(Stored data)
------------------------

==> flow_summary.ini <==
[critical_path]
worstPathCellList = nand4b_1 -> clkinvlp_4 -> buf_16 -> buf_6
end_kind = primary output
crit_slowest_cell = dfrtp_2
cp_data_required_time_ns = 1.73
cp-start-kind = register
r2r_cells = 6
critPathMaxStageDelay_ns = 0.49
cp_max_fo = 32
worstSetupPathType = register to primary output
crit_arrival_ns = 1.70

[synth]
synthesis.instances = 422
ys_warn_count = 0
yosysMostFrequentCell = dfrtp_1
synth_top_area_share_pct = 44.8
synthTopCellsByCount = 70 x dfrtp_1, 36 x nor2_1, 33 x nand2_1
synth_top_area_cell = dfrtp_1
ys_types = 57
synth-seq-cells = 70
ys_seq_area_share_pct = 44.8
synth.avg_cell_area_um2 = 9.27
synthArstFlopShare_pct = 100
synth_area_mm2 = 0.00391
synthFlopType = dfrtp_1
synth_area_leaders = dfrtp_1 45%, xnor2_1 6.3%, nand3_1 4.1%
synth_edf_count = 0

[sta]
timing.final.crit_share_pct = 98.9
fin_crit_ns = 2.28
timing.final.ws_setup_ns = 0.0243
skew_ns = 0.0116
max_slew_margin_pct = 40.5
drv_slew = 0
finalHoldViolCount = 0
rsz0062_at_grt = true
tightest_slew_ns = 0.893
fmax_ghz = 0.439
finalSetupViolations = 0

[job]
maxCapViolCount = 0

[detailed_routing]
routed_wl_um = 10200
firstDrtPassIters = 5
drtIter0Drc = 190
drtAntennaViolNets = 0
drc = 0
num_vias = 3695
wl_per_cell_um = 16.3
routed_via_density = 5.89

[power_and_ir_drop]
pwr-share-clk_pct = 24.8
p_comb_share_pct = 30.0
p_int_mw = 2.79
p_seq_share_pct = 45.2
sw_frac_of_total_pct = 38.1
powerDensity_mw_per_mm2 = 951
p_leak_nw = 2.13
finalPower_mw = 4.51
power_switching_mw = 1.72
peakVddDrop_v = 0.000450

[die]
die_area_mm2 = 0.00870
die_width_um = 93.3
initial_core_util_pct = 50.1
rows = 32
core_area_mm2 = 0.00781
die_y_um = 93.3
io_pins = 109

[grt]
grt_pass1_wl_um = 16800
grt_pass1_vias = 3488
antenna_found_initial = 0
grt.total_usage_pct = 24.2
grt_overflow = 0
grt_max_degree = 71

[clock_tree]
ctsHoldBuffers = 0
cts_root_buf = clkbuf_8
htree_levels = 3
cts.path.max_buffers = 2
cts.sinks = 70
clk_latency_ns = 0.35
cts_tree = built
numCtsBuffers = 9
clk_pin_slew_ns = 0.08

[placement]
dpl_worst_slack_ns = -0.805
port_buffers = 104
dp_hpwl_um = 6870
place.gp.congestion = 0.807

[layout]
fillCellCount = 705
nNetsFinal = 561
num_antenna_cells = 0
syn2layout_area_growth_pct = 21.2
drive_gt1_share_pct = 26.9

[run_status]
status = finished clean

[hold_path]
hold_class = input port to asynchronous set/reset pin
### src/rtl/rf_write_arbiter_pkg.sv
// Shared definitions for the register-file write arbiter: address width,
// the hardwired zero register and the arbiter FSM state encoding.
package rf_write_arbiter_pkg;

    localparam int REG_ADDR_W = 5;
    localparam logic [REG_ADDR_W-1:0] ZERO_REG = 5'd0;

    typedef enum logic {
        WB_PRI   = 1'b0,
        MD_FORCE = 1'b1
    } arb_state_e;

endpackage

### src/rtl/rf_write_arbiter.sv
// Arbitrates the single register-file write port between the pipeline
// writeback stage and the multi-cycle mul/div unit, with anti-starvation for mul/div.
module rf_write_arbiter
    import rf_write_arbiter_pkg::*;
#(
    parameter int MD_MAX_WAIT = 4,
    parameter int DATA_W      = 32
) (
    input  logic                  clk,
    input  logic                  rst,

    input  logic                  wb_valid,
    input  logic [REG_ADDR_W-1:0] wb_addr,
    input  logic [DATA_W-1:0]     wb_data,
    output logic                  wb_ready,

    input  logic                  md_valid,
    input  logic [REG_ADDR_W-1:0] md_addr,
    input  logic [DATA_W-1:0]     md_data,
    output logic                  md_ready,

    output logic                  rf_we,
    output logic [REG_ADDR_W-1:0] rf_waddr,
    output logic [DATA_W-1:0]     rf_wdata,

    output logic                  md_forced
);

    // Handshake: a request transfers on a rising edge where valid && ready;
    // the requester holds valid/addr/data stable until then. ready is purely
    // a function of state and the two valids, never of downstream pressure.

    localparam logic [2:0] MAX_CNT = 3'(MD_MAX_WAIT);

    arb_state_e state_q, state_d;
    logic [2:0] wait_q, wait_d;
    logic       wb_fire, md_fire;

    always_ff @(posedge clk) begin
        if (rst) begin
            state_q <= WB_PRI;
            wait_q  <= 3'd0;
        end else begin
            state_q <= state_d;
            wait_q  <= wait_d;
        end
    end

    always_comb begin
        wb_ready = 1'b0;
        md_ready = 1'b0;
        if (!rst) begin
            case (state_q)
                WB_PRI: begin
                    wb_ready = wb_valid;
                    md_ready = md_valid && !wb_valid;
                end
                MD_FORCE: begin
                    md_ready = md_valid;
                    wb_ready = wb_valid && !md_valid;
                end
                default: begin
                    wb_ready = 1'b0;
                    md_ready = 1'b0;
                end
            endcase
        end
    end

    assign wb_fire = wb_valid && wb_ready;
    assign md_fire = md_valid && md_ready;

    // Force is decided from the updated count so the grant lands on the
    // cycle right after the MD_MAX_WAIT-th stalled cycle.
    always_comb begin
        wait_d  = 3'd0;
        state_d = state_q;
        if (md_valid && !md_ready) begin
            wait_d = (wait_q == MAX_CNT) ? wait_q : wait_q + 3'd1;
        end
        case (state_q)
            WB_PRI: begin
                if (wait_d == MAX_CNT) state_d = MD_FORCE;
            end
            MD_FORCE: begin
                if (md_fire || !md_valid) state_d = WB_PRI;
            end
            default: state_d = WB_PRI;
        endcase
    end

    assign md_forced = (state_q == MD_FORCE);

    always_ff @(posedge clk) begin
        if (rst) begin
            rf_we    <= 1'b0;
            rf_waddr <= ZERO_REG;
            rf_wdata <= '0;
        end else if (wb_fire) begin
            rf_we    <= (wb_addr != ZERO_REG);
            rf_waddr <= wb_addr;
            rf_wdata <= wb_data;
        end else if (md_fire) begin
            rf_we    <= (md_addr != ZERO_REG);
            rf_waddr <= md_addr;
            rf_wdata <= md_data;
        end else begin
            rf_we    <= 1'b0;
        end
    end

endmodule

------------------------

Task goal | All lines from the opening of the records through the line where "synthFlopType = dfrtp_1" occurs are to be output verbatim. No other line belongs in the answer.

Exercise solution |
==> flow_summary.ini <==
[critical_path]
worstPathCellList = nand4b_1 -> clkinvlp_4 -> buf_16 -> buf_6
end_kind = primary output
crit_slowest_cell = dfrtp_2
cp_data_required_time_ns = 1.73
cp-start-kind = register
r2r_cells = 6
critPathMaxStageDelay_ns = 0.49
cp_max_fo = 32
worstSetupPathType = register to primary output
crit_arrival_ns = 1.70

[synth]
synthesis.instances = 422
ys_warn_count = 0
yosysMostFrequentCell = dfrtp_1
synth_top_area_share_pct = 44.8
synthTopCellsByCount = 70 x dfrtp_1, 36 x nor2_1, 33 x nand2_1
synth_top_area_cell = dfrtp_1
ys_types = 57
synth-seq-cells = 70
ys_seq_area_share_pct = 44.8
synth.avg_cell_area_um2 = 9.27
synthArstFlopShare_pct = 100
synth_area_mm2 = 0.00391
synthFlopType = dfrtp_1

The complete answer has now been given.